Extracellular signal-regulated kinase (ERK)

stretch-sensitive protein kinase that, upon activation, regulates cell processes such as proliferation, differentiation, migration, and cell cycle.

Focal adhesions

complexes located at the basal side of cells that allow anchorage to the ECM and are largely composed of transmembrane heterodimeric proteins named integrins.

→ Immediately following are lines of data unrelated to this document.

## src/rtl/core/sft_pkg.sv

```systemverilog
// sft_pkg: types and byte codes for the stuffed frame transmitter
// no dependencies; used by stuffed_frame_transmitter_unit
`default_nettype none

package sft_pkg;

    // framing and stuffing bytes
    localparam logic [7:0] FLAG_BYTE     = 8'h7E;
    localparam logic [7:0] ESC_BYTE      = 8'h7D;
    localparam logic [7:0] ESC_FLAG_BYTE = 8'h5E;
    localparam logic [7:0] ESC_ESC_BYTE  = 8'h5D;

    // control bytes
    localparam logic [7:0] CTRL_I0   = 8'h00;
    localparam logic [7:0] CTRL_I1   = 8'h40;
    localparam logic [7:0] CTRL_RR0  = 8'h05;
    localparam logic [7:0] CTRL_RR1  = 8'h85;
    localparam logic [7:0] CTRL_REJ0 = 8'h01;
    localparam logic [7:0] CTRL_REJ1 = 8'h81;

    // register reset values
    localparam logic [7:0] FRAME_ADDRESS_RESET = 8'h01;
    localparam logic [7:0] REPLY_ADDRESS_RESET = 8'h03;
    localparam logic [3:0] MAX_ATTEMPTS_RESET  = 4'd3;

    localparam logic [3:0] REJECT_LIMIT = 4'd15;

    // most line bytes one request can produce
    localparam int MaxResults = 9;
    localparam int CountWidth = $clog2(MaxResults + 1);

    typedef enum logic [1:0] {
        REG_FRAME_ADDRESS = 2'd0,
        REG_REPLY_ADDRESS = 2'd1,
        REG_MAX_ATTEMPTS  = 2'd2,
        REG_UNUSED        = 2'd3
    } cfg_index_t;

    typedef enum logic [0:0] {
        CMD_PAYLOAD = 1'b0,
        CMD_LINE    = 1'b1
    } command_t;

    typedef enum logic [2:0] {
        PS_START = 3'd0,
        PS_FLAG  = 3'd1,
        PS_ADDR  = 3'd2,
        PS_CTRL  = 3'd3,
        PS_CHECK = 3'd4
    } parse_state_t;

    typedef enum logic [1:0] {
        EV_NONE    = 2'd0,
        EV_RR      = 2'd1,
        EV_REJ     = 2'd2,
        EV_GAVE_UP = 2'd3
    } reply_event_t;

endpackage

`default_nettype wire

```

## src/rtl/core/stuffed_frame_transmitter_unit.sv

```systemverilog
// stuffed_frame_transmitter_unit: hdlc-style framer with stop-and-wait reply handling
// depends on sft_pkg for byte codes, parser states and event codes
// the first result of a request appears in the cycle after it is accepted
// throughput: one result per cycle while out_ready is high; a request has 1 to 9
//   results, drained by the single output shift buffer one byte a cycle
// the next request is taken in the cycle its predecessor's last result leaves
// reset: asynchronous, active low; clears all link state and loads register defaults
`default_nettype none

module stuffed_frame_transmitter_unit (
    input  wire logic        clk,
    input  wire logic        rst_n,
    // configuration write channel
    input  wire logic        cfg_valid,
    output logic             cfg_ready,
    input  wire logic [1:0]  cfg_index,
    input  wire logic [7:0]  cfg_data,
    // request channel
    input  wire logic        in_valid,
    output logic             in_ready,
    input  wire logic        command,
    input  wire logic [7:0]  data_byte,
    input  wire logic        last_byte,
    // result channel
    output logic             out_valid,
    input  wire logic        out_ready,
    output logic [7:0]       line_byte,
    output logic             line_valid,
    output logic             run_last,
    output logic [1:0]       reply_event,
    output logic             sequence_now,
    output logic [3:0]       attempt_count
);

    localparam int Depth = sft_pkg::MaxResults;
    localparam int CntW  = sft_pkg::CountWidth;

    // configuration registers
    logic [7:0] frame_address_reg;
    logic [7:0] reply_address_reg;
    logic [3:0] max_attempts_reg;

    // link state
    logic                  sequence_bit_reg, sequence_bit_next;
    logic [3:0]            rejection_count_reg, rejection_count_next;
    logic [7:0]            check_acc_reg, check_acc_next;
    logic                  inside_frame_reg, inside_frame_next;
    sft_pkg::parse_state_t parse_state_reg, parse_state_next;
    logic [7:0]            reply_control_reg, reply_control_next;
    sft_pkg::reply_event_t event_next;

    // output shift buffer: entry 0 is the byte on the port
    logic [7:0]            bytes_reg [Depth];
    logic [7:0]            bytes_next [Depth];
    logic [CntW-1:0]       count_reg, count_next;
    logic                  line_valid_reg;
    sft_pkg::reply_event_t event_reg;
    logic                  seq_out_reg;
    logic [3:0]            attempt_out_reg;

    logic in_fire;
    logic out_fire;
    logic is_line;

    assign cfg_ready = 1'b1;
    assign is_line   = (sft_pkg::command_t'(command) == sft_pkg::CMD_LINE);

    assign out_valid = (count_reg != '0);
    assign out_fire  = out_valid && out_ready;
    // take a new request once the buffer drains, including its last byte leaving now
    assign in_ready  = (count_reg == '0) || ((count_reg == CntW'(1)) && out_ready);
    assign in_fire   = in_valid && in_ready;

    assign line_byte     = bytes_reg[0];
    assign line_valid    = line_valid_reg;
    assign run_last      = (count_reg == CntW'(1));
    assign reply_event   = event_reg;
    assign sequence_now  = seq_out_reg;
    assign attempt_count = attempt_out_reg;

    // configuration writes; indexes past the list are dropped
    always_ff @(posedge clk or negedge rst_n)
    begin
        if (!rst_n)
        begin
            frame_address_reg <= sft_pkg::FRAME_ADDRESS_RESET;
            reply_address_reg <= sft_pkg::REPLY_ADDRESS_RESET;
            max_attempts_reg  <= sft_pkg::MAX_ATTEMPTS_RESET;
        end
        else if (cfg_valid && cfg_ready)
        begin
            case (sft_pkg::cfg_index_t'(cfg_index))
                sft_pkg::REG_FRAME_ADDRESS: frame_address_reg <= cfg_data;
                sft_pkg::REG_REPLY_ADDRESS: reply_address_reg <= cfg_data;
                sft_pkg::REG_MAX_ATTEMPTS:  max_attempts_reg  <= cfg_data[3:0];
                default:                    ;
            endcase
        end
    end

    // reply parser: next state
    always_comb
    begin
        parse_state_next   = parse_state_reg;
        reply_control_next = reply_control_reg;
        case (parse_state_reg)
            sft_pkg::PS_START:
            begin
                if (data_byte == sft_pkg::FLAG_BYTE)
                    parse_state_next = sft_pkg::PS_FLAG;
            end
            sft_pkg::PS_FLAG:
            begin
                if (data_byte == reply_address_reg)
                    parse_state_next = sft_pkg::PS_ADDR;
                else if (data_byte != sft_pkg::FLAG_BYTE)
                    parse_state_next = sft_pkg::PS_START;
            end
            sft_pkg::PS_ADDR:
            begin
                if (data_byte == sft_pkg::CTRL_RR0 || data_byte == sft_pkg::CTRL_RR1 ||
                    data_byte == sft_pkg::CTRL_REJ0 || data_byte == sft_pkg::CTRL_REJ1)
                begin
                    reply_control_next = data_byte;
                    parse_state_next   = sft_pkg::PS_CTRL;
                end
                else if (data_byte == sft_pkg::FLAG_BYTE)
                    parse_state_next = sft_pkg::PS_FLAG;
                else
                    parse_state_next = sft_pkg::PS_START;
            end
            sft_pkg::PS_CTRL:
            begin
                if (data_byte == (reply_address_reg ^ reply_control_reg))
                    parse_state_next = sft_pkg::PS_CHECK;
                else
                    parse_state_next = sft_pkg::PS_START;
            end
            sft_pkg::PS_CHECK: parse_state_next = sft_pkg::PS_START;
            default:           parse_state_next = sft_pkg::PS_START;
        endcase
    end

    // reply parser: outputs (event, sequence bit, rejection count)
    always_comb
    begin
        logic [3:0] bumped;
        bumped               = rejection_count_reg;
        event_next           = sft_pkg::EV_NONE;
        sequence_bit_next    = sequence_bit_reg;
        rejection_count_next = rejection_count_reg;
        case (parse_state_reg)
            sft_pkg::PS_CHECK:
            begin
                if (data_byte == sft_pkg::FLAG_BYTE)
                begin
                    if (reply_control_reg == sft_pkg::CTRL_RR0 ||
                        reply_control_reg == sft_pkg::CTRL_RR1)
                    begin
                        sequence_bit_next    = ~sequence_bit_reg;
                        rejection_count_next = '0;
                        event_next           = sft_pkg::EV_RR;
                    end
                    else
                    begin
                        // saturating count, then compare against the attempt maximum
                        if (rejection_count_reg < sft_pkg::REJECT_LIMIT)
                            bumped = rejection_count_reg + 4'd1;
                        if (bumped >= max_attempts_reg)
                        begin
                            rejection_count_next = '0;
                            event_next           = sft_pkg::EV_GAVE_UP;
                        end
                        else
                        begin
                            rejection_count_next = bumped;
                            event_next           = sft_pkg::EV_REJ;
                        end
                    end
                end
            end
            default: ;
        endcase
    end

    // frame builder: lays out the line bytes of one payload request
    always_comb
    begin
        logic [3:0] pos;
        logic [7:0] ctl;
        logic [7:0] acc;
        logic [7:0] acc_new;
        pos     = '0;
        ctl     = sequence_bit_reg ? sft_pkg::CTRL_I1 : sft_pkg::CTRL_I0;
        acc     = inside_frame_reg ? check_acc_reg : 8'h00;
        acc_new = acc ^ data_byte;
        for (int i = 0; i < Depth; i++)
            bytes_next[i] = 8'h00;
        check_acc_next    = check_acc_reg;
        inside_frame_next = inside_frame_reg;

        if (!is_line)
        begin
            // header on the first byte of a frame, never stuffed
            if (!inside_frame_reg)
            begin
                bytes_next[0] = sft_pkg::FLAG_BYTE;
                bytes_next[1] = frame_address_reg;
                bytes_next[2] = ctl;
                bytes_next[3] = frame_address_reg ^ ctl;
                pos           = 4'd4;
            end
            // stuffed payload byte
            if (data_byte == sft_pkg::FLAG_BYTE)
            begin
                bytes_next[pos]        = sft_pkg::ESC_BYTE;
                bytes_next[pos + 4'd1] = sft_pkg::ESC_FLAG_BYTE;
                pos                    = pos + 4'd2;
            end
            else if (data_byte == sft_pkg::ESC_BYTE)
            begin
                bytes_next[pos]        = sft_pkg::ESC_BYTE;
                bytes_next[pos + 4'd1] = sft_pkg::ESC_ESC_BYTE;
                pos                    = pos + 4'd2;
            end
            else
            begin
                bytes_next[pos] = data_byte;
                pos             = pos + 4'd1;
            end
            // trailer: stuffed check and closing flag
            if (last_byte)
            begin
                if (acc_new == sft_pkg::FLAG_BYTE)
                begin
                    bytes_next[pos]        = sft_pkg::ESC_BYTE;
                    bytes_next[pos + 4'd1] = sft_pkg::ESC_FLAG_BYTE;
                    pos                    = pos + 4'd2;
                end
                else if (acc_new == sft_pkg::ESC_BYTE)
                begin
                    bytes_next[pos]        = sft_pkg::ESC_BYTE;
                    bytes_next[pos + 4'd1] = sft_pkg::ESC_ESC_BYTE;
                    pos                    = pos + 4'd2;
                end
                else
                begin
                    bytes_next[pos] = acc_new;
                    pos             = pos + 4'd1;
                end
                bytes_next[pos]   = sft_pkg::FLAG_BYTE;
                pos               = pos + 4'd1;
                check_acc_next    = 8'h00;
                inside_frame_next = 1'b0;
            end
            else
            begin
                check_acc_next    = acc_new;
                inside_frame_next = 1'b1;
            end
            count_next = CntW'(pos);
        end
        else
        begin
            // line request: one status result, no byte to send
            count_next = CntW'(1);
        end
    end

    // link state registers
    always_ff @(posedge clk or negedge rst_n)
    begin
        if (!rst_n)
        begin
            sequence_bit_reg    <= 1'b0;
            rejection_count_reg <= '0;
            check_acc_reg       <= '0;
            inside_frame_reg    <= 1'b0;
            parse_state_reg     <= sft_pkg::PS_START;
            reply_control_reg   <= '0;
        end
        else if (in_fire)
        begin
            if (is_line)
            begin
                sequence_bit_reg    <= sequence_bit_next;
                rejection_count_reg <= rejection_count_next;
                parse_state_reg     <= parse_state_next;
                reply_control_reg   <= reply_control_next;
            end
            else
            begin
                check_acc_reg    <= check_acc_next;
                inside_frame_reg <= inside_frame_next;
            end
        end
    end

    // result count
    always_ff @(posedge clk or negedge rst_n)
    begin
        if (!rst_n)
            count_reg <= '0;
        else if (in_fire)
            count_reg <= count_next;
        else if (out_fire)
            count_reg <= count_reg - CntW'(1);
    end

    // result payload: load on a request, shift as bytes are taken
    always_ff @(posedge clk)
    begin
        if (in_fire)
        begin
            for (int i = 0; i < Depth; i++)
                bytes_reg[i] <= bytes_next[i];
            line_valid_reg <= !is_line;
            if (is_line)
            begin
                event_reg       <= event_next;
                seq_out_reg     <= sequence_bit_next;
                attempt_out_reg <= rejection_count_next;
            end
            else
            begin
                event_reg       <= sft_pkg::EV_NONE;
                seq_out_reg     <= sequence_bit_reg;
                attempt_out_reg <= rejection_count_reg;
            end
        end
        else if (out_fire)
        begin
            for (int i = 0; i < Depth - 1; i++)
                bytes_reg[i] <= bytes_reg[i + 1];
            bytes_reg[Depth - 1] <= 8'h00;
        end
    end

endmodule

`default_nettype wire
```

Förster resonance energy transfer (FRET)

the transfer of energy from a fluorescent donor in the excited state to an acceptor in the ground state, which can be quantified via FRET microscopy by using appropriate sensors.

Hysteresis

a change in the state of a system that depends not only on current inputs but also on past inputs (i.e., its history).

Inverted microscope

inverted or upright microscopes have objectives below or above the stage holding the sample, respectively (i.e., the sample is imaged from the bottom or the top, respectively).

Mechanobiology

field at the interface of biology and mechanics, investigating the crosstalk between biological and mechanical properties of cells and tissues and how those regulate cell and tissue functions.

Motor actuation

conversion of electrical signals into movement using a motor.

Myosin II

molecular motor protein that can transduce cellular free-energy into biological work by sliding along actin filaments within the cell.

Pneumatic actuation

conversion of compressed air or vacuum energy into mechanical forces resulting in movement.

Strain

in physics, a measure of deformation. It measures the change in configuration relative to the original state when a stress is applied (e.g., during stretching).

Traction force microscopy (TFM)

technique to measure the forces that cells exert on their ECM, which can be thought as a proxy for how well focal adhesions are organized and connected to the underlying cytoskeleton.

Uniaxial and/or biaxial stretching

uniaxial, stretching along one axis; biaxial, stretching along two axes; equibiaxial, stretching equally along all axes.